**Work instructions:** All lines in the data that hold the word "bash" need copying.

**Material for the task:**

What follows belongs to an exercise in optimizing a design on an open flow for small area; a production flow would make more cautious choices. Function was checked by simulation only, so behaviour that the tests miss may differ from the original. The clock port is modelled as an ideal driver; clocking choices that lean on that would not hold on a real chip. No activity file was given, so power comes from the tool's default toggle rates.

Setup of build 87:
## uart_top
 module uart_top(
    input  logic clk, rst,
    input  logic [7:0] i_tx_data,
    input  logic [3:0] i_len,
    input  logic [16:0] i_baud,  
    input  logic i_tx_str, i_rx_str, 
    input  logic i_parity_ty, i_parity_en, i_stop2,
    input  logic i_rx,
    output logic o_tx,
    output logic o_tx_done, o_rx_done,
    output logic o_tx_er, o_rx_er,
    output logic [7:0] o_rx 
 );
 logic tx_tick, rx_tick;
 clk_gen c_gen (clk, rst, i_baud, tx_tick, rx_tick);
 uart_tx u_tx (clk, rst, tx_tick, i_tx_str, i_tx_data, i_len, i_parity_ty, i_parity_en, i_stop2, o_tx, o_tx_done, o_tx_er);
 uart_rx u_rx (clk, rst, rx_tick, i_rx, i_rx_str, i_len, i_parity_ty, i_parity_en, i_stop2, o_rx, o_rx_done, o_rx_er);
 endmodule
Size: roughly 53 flip-flops, roughly 50 I/O pins, ~2400 µm² of cells after synthesis.
Settings: LEC_CHECK=0, CAP_MARGIN=0, CORE_MARGIN=2, CORE_UTILIZATION=40, GPL_TIMING_DRIVEN=0, SLEW_MARGIN=0; clock period 20.0 ns.
standard.sh (not shown) runs the stock make flow with config.mk's settings and CLKGATE_MAP_FILE= SYNTH_SCRIPT=/design/flow/synth_recipe.tcl, a recipe that flattens the netlist after the stock synthesis.
==> flow/flow/run.sh <==
#!/bin/bash
# The standard layout (standard.sh) with three changes that leave the
# registers exactly as the standard synthesis makes them:
#  - ABC maps the combinational logic with an area-oriented script
#    (flow/abc_area.script) instead of ORFS's speed script,
#  - Yosys does not pre-map adders to half/full-adder cells (ADDER_MAP_FILE
#    empty), so ABC sees all of the logic,
#  - the port buffers use the smallest buffer, sky130_fd_sc_hd__buf_1.
set -euo pipefail
W=$(pwd)
rm -rf "$W/scripts_area"
cp -r "$FLOW_HOME/scripts" "$W/scripts_area"
cp "$W/flow/abc_area.script" "$W/scripts_area/abc_speed.script"
export SCRIPTS_DIR="$W/scripts_area"
export BUFFER_PORTS_ARGS="-buffer_cell sky130_fd_sc_hd__buf_1"
export CTS_ARGS="-repair_clock_nets -dont_use_dummy_load -buf_list sky130_fd_sc_hd__clkbuf_8"
bash standard.sh ADDER_MAP_FILE= finish > "$W/standard.log" 2>&1
==> flow/flow/abc_area.script <==
strash
fraig
dch -f
map -a
amap
strash
dch -f
map -a
amap
Build 87 completed end to end with timing, DRC and antenna clean.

**Result below:**
#!/bin/bash
bash standard.sh ADDER_MAP_FILE= finish > "$W/standard.log" 2>&1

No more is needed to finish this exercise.